Porque a mí no me gustaba este Papa. Y ahora que están sacando tantas anécdotas e imágenes y se refresca la memoria, menos. Que si era muy cercano, que si era muy humilde, que si estaba tan concienciado con los pobres y los que sufren. En fin, que no me interesa del catolicismo nada de eso. Ni culturalmente. No porque prefiera a la gente distante, autista, poco empática y con aires de superioridad. Tampoco porque no quiera una sociedad solidaria y compasiva. Sino porque temo, por un lado, que las amenazas graves que se ciernen sobre nuestra cultura y valores se refuerzan, precisamente, con sobredosis de humildad. Diría incluso que el talante buenista tiene el efecto contrario. Y, por el otro, que ya hemos visto suficientes sufridores (pobres o no) que hacen de su victimismo bandera e, incluso, una justificación de las peores barbaridades.
El Papa Bergoglio fue un Papa muy convencido de que sus ideales cercanos a la izquierda serían un bien para la Iglesia. Incluso le he leído a un periodista que su propósito era ganarse precisamente a esa izquierda que controla los medios, la educación y la cultura. Según él «para avanzar en el trabajo social». ¿Y eso qué es? Porque más bien parece que la izquierda haya dejado un erial por donde ha pasado en los últimos años. Como «trabajo social», no lo veo. Cierto: una sociedad sana necesita del iconoclasta, del disidente. Pero, aun asumiendo que de éste se pueda al final obtener algún resultado positivo, el excelente filósofo y escritor de principios del siglo XX G.K. Chesterton ya advirtió de los peligros que acarreaba esa disposición rompedora. ¿Sabe siempre el rebelde de lo que habla, dijo?

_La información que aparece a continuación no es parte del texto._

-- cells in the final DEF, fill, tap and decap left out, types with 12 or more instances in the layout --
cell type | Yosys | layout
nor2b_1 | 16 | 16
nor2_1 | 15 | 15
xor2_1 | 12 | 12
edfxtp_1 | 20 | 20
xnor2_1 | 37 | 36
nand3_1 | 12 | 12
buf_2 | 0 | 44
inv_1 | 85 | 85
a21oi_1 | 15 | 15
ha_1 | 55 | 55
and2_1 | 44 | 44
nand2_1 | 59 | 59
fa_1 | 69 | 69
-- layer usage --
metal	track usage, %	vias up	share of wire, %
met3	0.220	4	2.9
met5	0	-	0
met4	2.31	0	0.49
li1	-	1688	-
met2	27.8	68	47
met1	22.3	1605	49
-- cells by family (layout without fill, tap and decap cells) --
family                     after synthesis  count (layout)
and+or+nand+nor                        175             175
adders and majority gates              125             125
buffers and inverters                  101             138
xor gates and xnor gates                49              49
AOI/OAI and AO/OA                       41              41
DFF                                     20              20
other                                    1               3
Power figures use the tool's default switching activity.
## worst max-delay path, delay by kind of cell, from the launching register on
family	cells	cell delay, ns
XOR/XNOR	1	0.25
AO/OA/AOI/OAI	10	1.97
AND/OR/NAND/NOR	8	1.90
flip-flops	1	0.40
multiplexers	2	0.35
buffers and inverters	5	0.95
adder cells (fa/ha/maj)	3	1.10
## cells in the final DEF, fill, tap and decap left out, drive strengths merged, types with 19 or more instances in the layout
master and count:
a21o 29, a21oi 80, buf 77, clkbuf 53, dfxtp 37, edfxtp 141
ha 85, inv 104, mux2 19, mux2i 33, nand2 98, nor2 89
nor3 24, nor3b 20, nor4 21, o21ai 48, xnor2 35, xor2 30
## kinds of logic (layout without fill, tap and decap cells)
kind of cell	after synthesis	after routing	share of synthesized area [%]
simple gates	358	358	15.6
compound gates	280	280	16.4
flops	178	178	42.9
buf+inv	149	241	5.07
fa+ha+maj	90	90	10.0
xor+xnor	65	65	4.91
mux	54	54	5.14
## config.mk

```make
export PLATFORM = sky130hd
export DESIGN_NAME = sfk_mulmod
export DESIGN_NICKNAME = d
export VERILOG_FILES = /design/src/sfk_pkg.sv /design/src/sfk_mulmod.sv
export SDC_FILE = /design/constraint.sdc
export NUM_CORES = 2
export LEC_CHECK = 0
export ABC_AREA = 1
export BUFFER_PORTS_ARGS = -buffer_cell sky130_fd_sc_hd__clkbuf_2
export CAP_MARGIN = 10
export CORE_MARGIN = 3
export CORE_UTILIZATION = 45
export DETAILED_ROUTE_END_ITERATION = 8
export PLACE_DENSITY = 0.7
export SYNTH_ARGS = -nofsm -noshare
export SYNTH_HDL_FRONTEND = slang
export SYNTH_SLANG_ARGS = --single-unit
```

## constraint.sdc

```tcl
create_clock -name clk -period 8.2 [get_ports clk]
set_input_delay 1.64 -clock clk [delete_from_list [all_inputs] [get_ports clk]]
set_output_delay 1.64 -clock clk [all_outputs]
set_load 0.005 [all_outputs]
```

## src/sfk_pkg.sv

```systemverilog
// ---------------------------------------------------------------------------
// sfk_pkg
// Shared widths, modulus and transaction types of the Stirling number block.
// ---------------------------------------------------------------------------
package sfk_pkg;

  localparam int unsigned MAX_N_DEFAULT = 1024;
  localparam int ITEMS_W    = 11;
  localparam int COUNT_W    = 30;
  // widest row address for any legal MAX_N (up to 65535)
  localparam int ADDR_W_MAX = 16;

  localparam logic [COUNT_W-1:0] MODULUS = 30'd1000000007;

  typedef struct packed {
    logic [ITEMS_W-1:0] items;
    logic [ITEMS_W-1:0] visible;
  } query_t;

  typedef struct packed {
    logic [COUNT_W-1:0] count;
  } answer_t;

  // one row update: addr <= (mult * prod_src + addend) mod MODULUS
  typedef struct packed {
    logic                  valid;
    logic [ADDR_W_MAX-1:0] mult;
    logic [COUNT_W-1:0]    prod_src;
    logic [COUNT_W-1:0]    addend;
    logic [ADDR_W_MAX-1:0] addr;
  } mm_req_t;

  // row memory write port
  typedef struct packed {
    logic                  en;
    logic [ADDR_W_MAX-1:0] addr;
    logic [COUNT_W-1:0]    data;
  } row_wr_t;

endpackage

```

## src/sfk_mulmod.sv

```systemverilog
// ---------------------------------------------------------------------------
// sfk_mulmod
// Pipelined multiply-add with Barrett reduction modulo 1000000007.
// Six stages; result is a write to the row store.
// ---------------------------------------------------------------------------
module sfk_mulmod import sfk_pkg::*; (
  input  logic    clk,
  input  logic    rst,
  input  mm_req_t req,
  output row_wr_t wr,
  output logic    busy
);

  // x = mult * prod_src + addend stays below 2^XW
  localparam int XW = ADDR_W_MAX + COUNT_W;
  // top bits of x used for the quotient estimate
  localparam int SW = XW - (COUNT_W - 1);
  localparam int QW = 2 * SW;
  // remainder before correction is below 3 * MODULUS
  localparam int RW = COUNT_W + 2;
  localparam logic [63:0]   RECIP_FULL = (64'd1 << XW) / 64'(MODULUS);
  localparam logic [SW-1:0] RECIP      = RECIP_FULL[SW-1:0];
  localparam logic [RW-1:0] ONE_P      = RW'(MODULUS);
  localparam logic [RW-1:0] TWO_P      = RW'(MODULUS) << 1;

  logic [4:0]            v;
  logic [ADDR_W_MAX-1:0] addr_s [5];

  logic [XW-1:0]      prod1;
  logic [COUNT_W-1:0] add1;
  logic [XW-1:0]      x2, x3, x4;
  logic [QW-1:0]      qe3;
  logic [XW-1:0]      qp4;
  logic [RW-1:0]      r5;
  logic [RW-1:0]      r5_m1, r5_m2;
  logic [COUNT_W-1:0] red;

  logic                  wr_en;
  logic [ADDR_W_MAX-1:0] wr_addr;
  logic [COUNT_W-1:0]    wr_data;

  // stage valids
  always_ff @(posedge clk) begin
    if (rst) begin
      v     <= '0;
      wr_en <= 1'b0;
    end else begin
      v     <= {v[3:0], req.valid};
      wr_en <= v[4];
    end
  end

  // datapath
  always_ff @(posedge clk) begin
    addr_s[0] <= req.addr;
    addr_s[1] <= addr_s[0];
    addr_s[2] <= addr_s[1];
    addr_s[3] <= addr_s[2];
    addr_s[4] <= addr_s[3];
    wr_addr   <= addr_s[4];
    // product and addend
    prod1 <= XW'(req.mult) * XW'(req.prod_src);
    add1  <= req.addend;
    x2    <= prod1 + XW'(add1);
    // quotient estimate from the top bits
    x3    <= x2;
    qe3   <= QW'(x2[XW-1:XW-SW]) * QW'(RECIP);
    x4    <= x3;
    qp4   <= XW'(qe3[QW-1:SW]) * XW'(MODULUS);
    // estimate never exceeds the true quotient
    r5    <= RW'(x4 - qp4);
    wr_data <= red;
  end

  // final correction: at most two subtractions of the modulus
  always_comb begin
    r5_m1 = r5 - ONE_P;
    r5_m2 = r5 - TWO_P;
    priority if (r5 >= TWO_P) begin
      red = r5_m2[COUNT_W-1:0];
    end else if (r5 >= ONE_P) begin
      red = r5_m1[COUNT_W-1:0];
    end else begin
      red = r5[COUNT_W-1:0];
    end
  end

  assign wr   = '{en: wr_en, addr: wr_addr, data: wr_data};
  assign busy = (|v) || wr_en;

endmodule

```

==> run_results.csv <==
group,metric,value,unit
status,status,"finished, final reports clean",
clock_tree,clockBufferDepth,3,
setup_path,critPathTopFamily,"adder cells",
die,die_area,0.09554,mm²
final_layout,layout_common_cells,"nand2_1 (1348), inv_1 (1184), fa_1 (556)",
job,max_cap_violations,0,
final_layout,fin_nets,6419,
routing,drt_first_pass_iters,7,
setup_path,crit_buf_inv,4,
setup_path,critPathLaunchType,"input pin",
global_route,grt_max_degree,46,
synthesis,syn_area,0.04134,mm²
die,chipHeight,309.1,µm
sta,setup_viol,0,
clock_tree,cts-root-buf,"clkbuf_16",
final_layout,fin_util,49.20,%
routing,drc,0,
synthesis,synth_top_area_cell,"fa_1",
synthesis,synth_warnings,0,
setup_path,crit_required,8.69,ns
setup_path,slowest_stage,"clkbuf_2",
sta,worst_clock_skew,0.05498,ns
sta,worst_pin_slew,0.8752,ns
die,core,0.09056,mm²
final_layout,synthToLayoutAreaGrowth,7.788,%
synthesis,synth_nets,6365,
clock_tree,cts-hold-fix-buffers,0,
routing,drtIter0Drc,2262,
place,finalWeightedCongestion,0.9912,
global_route,grt_pass1_wl,183.1,mm
place,portBuffers,142,
routing,wire_per_inst,17.14,µm
clock_tree,path_clk_slew,0.06,ns
setup_path,max_stage_delay,0.65,ns
clock_tree,cts_buffers,45,
clock_tree,cts-resized-gates,0,
die,rows,110,
synthesis,synth.area.top_cells,"fa_1 (27%), dfxtp_1 (19%), nand2_1 (12%)",
global_route,grtUsageTotal,24.22,%
global_route,grt_pass1_vias,34530,
clock_tree,h-tree-depth,2,
sta,hold_viol,0,
global_route,grt_overflow,0,
synthesis,ys_seq_elements,399,
sta,rsz0062_at_grt,"false",
routing,viasPerCell,5.086,
clock_tree,cts_tree,"done",
setup_path,arrival,7.54,ns
synthesis,syn_inst,5314,
synthesis,netlist.area_leader.share,26.93,%
clock_tree,cts_sinks,399,
die,die_w,309.1,µm
sta,min_period_over_period,86.01,%
final_layout,fillerInstances,8884,
setup_path,timing_worst_setup_path_type,"in2reg",
sta,layout_min_cycle_time,7.053,ns
clock_tree,clk_latency,0.62,ns
place,hpwl,94.54,mm
setup_path,cp-end-kind,"flop",
routing,routed_wl,112.8,mm
sta,max_freq,0.1418,GHz
sta,finalSetupTns,0,ns
synthesis,seq_area_frac_synth,19.32,%
routing,via_count,33460,
final_layout,final_common_cell,"nand2_1",
worst_hold_path,hp-class,"reg2reg",
die,io_pins,143,
sta,max_slew_margin,41.66,%
setup_path,critPathMaxFanout,30,
setup_path,cp_cell_sequence,"clkbuf_2 > nand2_1 > fa_1 > inv_1 > fa_1 > fa_1 > fa_1 > fa_1 > inv_1 > fa_1 > inv_1 > ha_1 > nand2_1 > nor2_1 > nand2_1 > nor3_1 > nand4_1 > nand4_1 > nand2_1",
clock_tree,post_cts_buffers,0,
sta,drv_slew,0,
synthesis,ys_types,43,
final_layout,n_antenna_cell,0,
synthesis,avgSynthCellArea,7.779,µm²
die,start_util,45.65,%
sta,whs,0.3238,ns
setup_path,crit_top_cell,"fa_1",
final_layout,drive_gt1_share,5.145,%
global_route,antenna_found_initial,3,
routing,postRouteAntennaNets,0,
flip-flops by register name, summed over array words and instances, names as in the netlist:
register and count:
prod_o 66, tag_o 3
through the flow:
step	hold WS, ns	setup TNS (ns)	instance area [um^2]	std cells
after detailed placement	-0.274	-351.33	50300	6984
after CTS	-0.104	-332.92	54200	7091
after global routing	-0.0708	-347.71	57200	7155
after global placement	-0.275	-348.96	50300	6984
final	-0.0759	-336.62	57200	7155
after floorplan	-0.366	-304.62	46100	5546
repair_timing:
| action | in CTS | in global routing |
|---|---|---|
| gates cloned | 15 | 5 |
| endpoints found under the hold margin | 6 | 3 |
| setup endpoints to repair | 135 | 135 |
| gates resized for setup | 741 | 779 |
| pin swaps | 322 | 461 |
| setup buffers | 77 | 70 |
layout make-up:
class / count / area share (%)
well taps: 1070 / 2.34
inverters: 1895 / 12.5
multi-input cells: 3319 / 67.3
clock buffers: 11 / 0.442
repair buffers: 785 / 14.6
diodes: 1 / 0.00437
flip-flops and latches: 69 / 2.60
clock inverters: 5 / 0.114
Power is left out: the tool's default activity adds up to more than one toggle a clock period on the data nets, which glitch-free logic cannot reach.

Me ha producido una náusea enorme volver a ver las imágenes del Papa con todos los dictadores de Hispanoamérica. Que fuera a rendirle pleitesía al criminal de Fidel Castro. ¡Madre mía! O que recibiera a Maduro mientras la mujer del opositor, Lilian Tintori, y otros familiares protestaban en la Plaza de San Pedro pidiendo una audiencia que no se les concedió. Por no hablar de Evo Morales y otros indigenistas de la Pacha Mama. Y qué decir del sesgo siniestro sobre la guerra en Gaza, comprando el relato de los agresores yihadistas. Nunca tuvo disposición en señalar el auténtico origen del conflicto: la horrible masacre del 7 de octubre. Ni se nos unió pidiendo la liberación de la infortunada familia Bibas. Tampoco, desde luego, fue claro reclamando el derecho de Israel a tener un país y a defenderlo. Y fue un Papa que permaneció prácticamente impasible ante las matanzas de cristianos por parte de musulmanes en tantos lugares de África y de Asia.
¿Qué cambió Francisco? Quienes entienden dicen que no la doctrina en cuestiones como el aborto, la eutanasia, el celibato o la ordenación de mujeres. Aunque su postureo políticamente correcto le atrajera los elogios de los políticos progres o de los periodistas de izquierdas, desplegó su virtuosismo moral para que todo siguiera igual. Y, en realidad, no me quejaría de eso. A ciertos católicos ateos no nos gusta la iglesia «como la sociedad». ¡Qué va!: la preferimos eterna. Chesterton habló de esas «vallas» (como las del misterio de la vida y de los orígenes, el rito o la tradición) que es mejor saber para qué sirven antes de desmantelarlas. Yo, desde fuera, diría que una Iglesia milenaria perdura si las conoce y respeta. Pero vete a saber.